Family TiesPosted: February 19, 2010
Yesterday as I was walking in the neighborhood, I smelled someone’s dinner cooking, and it took me back to Mama’s candied sweet potatoes, and it hit me that I will never have those again. I certainly cannot make them, and even if I tried, they would not taste like hers.
I could hold fast to and dwell on all those things I won’t ever have again … and I tend to do that … but amidst all the regrets, I do have one sweet thing that I hold close.
As the old century turned into the new and the millennium changed over, too, I felt a need to connect to the past, to know my roots, from whence I came. So I took up genealogy. Mama got right into it with me, and though we lived in separate states, we talked on the phone for hours every day and we e-mailed all day long. We started with the Hardy family, and with the Internet it was fairly easy to connect with “cousins” all over the country who were already networking and researching. We all put our heads and talents and knowledge together. It was a lot of work, but also a lot of fun.

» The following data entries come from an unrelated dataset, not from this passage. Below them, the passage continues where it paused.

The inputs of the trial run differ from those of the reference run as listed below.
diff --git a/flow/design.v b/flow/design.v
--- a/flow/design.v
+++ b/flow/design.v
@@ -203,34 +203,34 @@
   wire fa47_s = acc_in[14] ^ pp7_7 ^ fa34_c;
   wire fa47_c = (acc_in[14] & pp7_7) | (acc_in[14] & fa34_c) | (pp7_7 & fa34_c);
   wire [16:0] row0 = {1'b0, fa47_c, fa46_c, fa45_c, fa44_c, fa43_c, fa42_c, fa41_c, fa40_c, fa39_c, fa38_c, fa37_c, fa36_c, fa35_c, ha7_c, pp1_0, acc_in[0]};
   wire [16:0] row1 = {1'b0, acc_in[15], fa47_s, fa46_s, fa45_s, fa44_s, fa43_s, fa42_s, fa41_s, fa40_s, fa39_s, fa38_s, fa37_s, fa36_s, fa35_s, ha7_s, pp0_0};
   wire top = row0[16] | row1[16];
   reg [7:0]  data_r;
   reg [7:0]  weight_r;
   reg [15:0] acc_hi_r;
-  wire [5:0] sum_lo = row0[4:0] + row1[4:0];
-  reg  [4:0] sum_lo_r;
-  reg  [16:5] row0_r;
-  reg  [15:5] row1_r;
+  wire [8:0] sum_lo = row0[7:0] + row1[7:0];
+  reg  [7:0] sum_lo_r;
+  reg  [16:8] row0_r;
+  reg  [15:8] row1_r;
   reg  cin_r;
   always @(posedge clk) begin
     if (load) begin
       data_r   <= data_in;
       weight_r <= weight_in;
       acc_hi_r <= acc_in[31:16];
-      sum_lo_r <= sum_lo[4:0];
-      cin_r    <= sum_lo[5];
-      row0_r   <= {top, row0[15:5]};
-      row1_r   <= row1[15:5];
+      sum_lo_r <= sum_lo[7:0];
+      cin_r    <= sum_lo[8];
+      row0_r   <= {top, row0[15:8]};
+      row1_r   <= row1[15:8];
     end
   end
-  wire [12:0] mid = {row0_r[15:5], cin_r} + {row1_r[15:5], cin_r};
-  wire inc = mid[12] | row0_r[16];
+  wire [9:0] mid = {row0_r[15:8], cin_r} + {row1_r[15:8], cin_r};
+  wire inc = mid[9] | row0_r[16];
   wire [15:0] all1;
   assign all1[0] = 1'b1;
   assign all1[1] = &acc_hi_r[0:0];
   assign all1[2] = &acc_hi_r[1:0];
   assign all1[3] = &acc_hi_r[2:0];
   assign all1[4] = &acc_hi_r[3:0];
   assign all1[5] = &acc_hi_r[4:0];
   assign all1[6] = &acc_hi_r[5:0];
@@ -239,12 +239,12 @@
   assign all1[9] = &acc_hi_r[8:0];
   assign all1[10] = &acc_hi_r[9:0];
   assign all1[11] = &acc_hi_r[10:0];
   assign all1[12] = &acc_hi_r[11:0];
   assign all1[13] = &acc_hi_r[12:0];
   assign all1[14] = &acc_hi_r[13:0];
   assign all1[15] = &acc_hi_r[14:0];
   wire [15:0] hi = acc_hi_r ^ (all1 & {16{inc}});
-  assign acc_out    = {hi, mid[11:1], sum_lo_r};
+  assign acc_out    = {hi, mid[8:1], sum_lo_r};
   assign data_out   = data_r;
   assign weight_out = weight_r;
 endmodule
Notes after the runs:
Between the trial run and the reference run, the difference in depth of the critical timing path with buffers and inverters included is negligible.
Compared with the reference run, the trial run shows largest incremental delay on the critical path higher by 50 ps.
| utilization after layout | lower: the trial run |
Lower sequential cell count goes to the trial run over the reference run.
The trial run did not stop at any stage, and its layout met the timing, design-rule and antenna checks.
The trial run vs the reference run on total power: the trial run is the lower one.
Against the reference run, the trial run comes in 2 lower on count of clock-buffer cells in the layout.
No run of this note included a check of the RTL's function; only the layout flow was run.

My great grandmother was Nellie Abercrombie Hardy. Her tombstone and other documents listed my great grandfather’s wife as L.P. Hardy. I began to wonder if he had been married twice, and Mama and I set out on a search for just who the heck L.P. was. We turned up a Louisiana P. Hardy, and we were baffled, and we nicknamed her “Louisiana Purchase.” We spent hours and weeks laughing and looking, then Mama drove over to L.P.’s home county seat and discovered the middle name of Penelope, thus Nellie.
There were other things. Church minutes told us that Louisiana Penelope’s father, my great great grandfather Abercrombie, got “dog drunk” and kicked out of the church. My other great great grandfather, who founded the church, had a sister who got pregnant by a Choctaw Indian, and also got kicked out of the church — it took us a few years to prove that she had really been pregnant and had a child and that there was another branch of family we never knew anything about. Oddly enough, as each scandal unfolded, I would faintly remember that my grandmother had told me these things when I was a little girl, as we walked the family land and went to the family cemetery. I was searching weeks and months and years for things that were deep in my brain … if I had only listened more, appreciated more of the resource I had. At the end of 2000, I put together a 121-page Kinko’s bound book full of genealogy and family stories.

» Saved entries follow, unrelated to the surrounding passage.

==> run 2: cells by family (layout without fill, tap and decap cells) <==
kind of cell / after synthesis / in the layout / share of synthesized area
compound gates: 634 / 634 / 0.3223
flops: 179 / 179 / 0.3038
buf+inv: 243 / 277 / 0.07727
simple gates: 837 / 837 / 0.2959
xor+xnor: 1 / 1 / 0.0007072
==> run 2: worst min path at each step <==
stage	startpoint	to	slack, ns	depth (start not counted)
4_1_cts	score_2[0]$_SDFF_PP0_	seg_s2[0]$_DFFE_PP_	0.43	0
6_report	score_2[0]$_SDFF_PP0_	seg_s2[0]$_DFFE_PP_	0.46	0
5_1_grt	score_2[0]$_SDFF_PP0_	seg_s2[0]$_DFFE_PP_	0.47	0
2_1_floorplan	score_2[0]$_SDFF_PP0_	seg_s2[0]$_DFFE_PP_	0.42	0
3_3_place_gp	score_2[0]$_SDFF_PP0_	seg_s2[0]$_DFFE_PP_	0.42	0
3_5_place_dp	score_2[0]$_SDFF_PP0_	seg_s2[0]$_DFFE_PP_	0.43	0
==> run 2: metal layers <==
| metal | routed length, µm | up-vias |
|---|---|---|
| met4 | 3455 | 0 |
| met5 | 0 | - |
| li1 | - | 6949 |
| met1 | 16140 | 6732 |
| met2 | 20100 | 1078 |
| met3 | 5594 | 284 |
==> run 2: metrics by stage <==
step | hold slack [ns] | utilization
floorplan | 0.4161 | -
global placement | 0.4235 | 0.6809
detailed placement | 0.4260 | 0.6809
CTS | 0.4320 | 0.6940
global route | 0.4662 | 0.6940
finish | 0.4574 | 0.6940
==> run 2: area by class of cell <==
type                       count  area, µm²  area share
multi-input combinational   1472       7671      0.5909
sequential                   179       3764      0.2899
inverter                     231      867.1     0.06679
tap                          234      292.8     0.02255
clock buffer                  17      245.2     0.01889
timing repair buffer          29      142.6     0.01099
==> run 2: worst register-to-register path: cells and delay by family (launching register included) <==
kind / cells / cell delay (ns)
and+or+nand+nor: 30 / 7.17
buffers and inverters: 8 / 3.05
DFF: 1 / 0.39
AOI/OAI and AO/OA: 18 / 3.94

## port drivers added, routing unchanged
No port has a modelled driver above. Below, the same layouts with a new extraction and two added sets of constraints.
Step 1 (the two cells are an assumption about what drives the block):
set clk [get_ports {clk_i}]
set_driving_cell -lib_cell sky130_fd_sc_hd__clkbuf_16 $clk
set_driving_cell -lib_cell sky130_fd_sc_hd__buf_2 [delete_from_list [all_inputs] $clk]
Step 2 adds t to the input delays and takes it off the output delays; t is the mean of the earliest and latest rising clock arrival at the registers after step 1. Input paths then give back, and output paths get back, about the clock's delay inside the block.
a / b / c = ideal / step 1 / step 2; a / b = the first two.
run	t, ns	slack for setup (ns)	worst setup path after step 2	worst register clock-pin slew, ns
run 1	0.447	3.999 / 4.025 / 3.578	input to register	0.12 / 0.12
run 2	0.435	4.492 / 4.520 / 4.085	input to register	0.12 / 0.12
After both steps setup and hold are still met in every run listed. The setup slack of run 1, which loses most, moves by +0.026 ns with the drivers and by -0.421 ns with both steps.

Then Mama and I moved on to her family, the Mahaffeys and Boones. We traced them back to our Revolutionary ancestors. We learned Moses Mahaffey was a Scots-Irish distiller and his sons were in the Whiskey Rebellion. My great great great grandfather fought on the Ohio frontier with Mad Anthony Wayne, then got a land grant and settled in Adams County, Ohio. We learned our connection to Daniel Boone, and how my 4th great grandfather went to Kentucky with his cousin Daniel and together they founded the town of Maysville, where my grandmother Anna Bell Boone was born one hundred years later. My mother ordered dozens of historical documents — even ordered and paid for same one twice, on occasion. We worked long and hard until Dad was upset at all the attention Mama was giving to this, and my sister was sick and tired of the Boones … because that’s all Mama and I talked about.
In July 2001, Mama, my sister, and I took a trip to Maysville and then across the river to Adams County, where we walked on old family earth and visited the church our ancestors built. At the end of that year, I put together another 300-page book on the Boone/Mahaffey family, full of historical documents, pictures, and family stories.
I would not trade this experience and these years working so closely with Mama for anything in this whole wide world.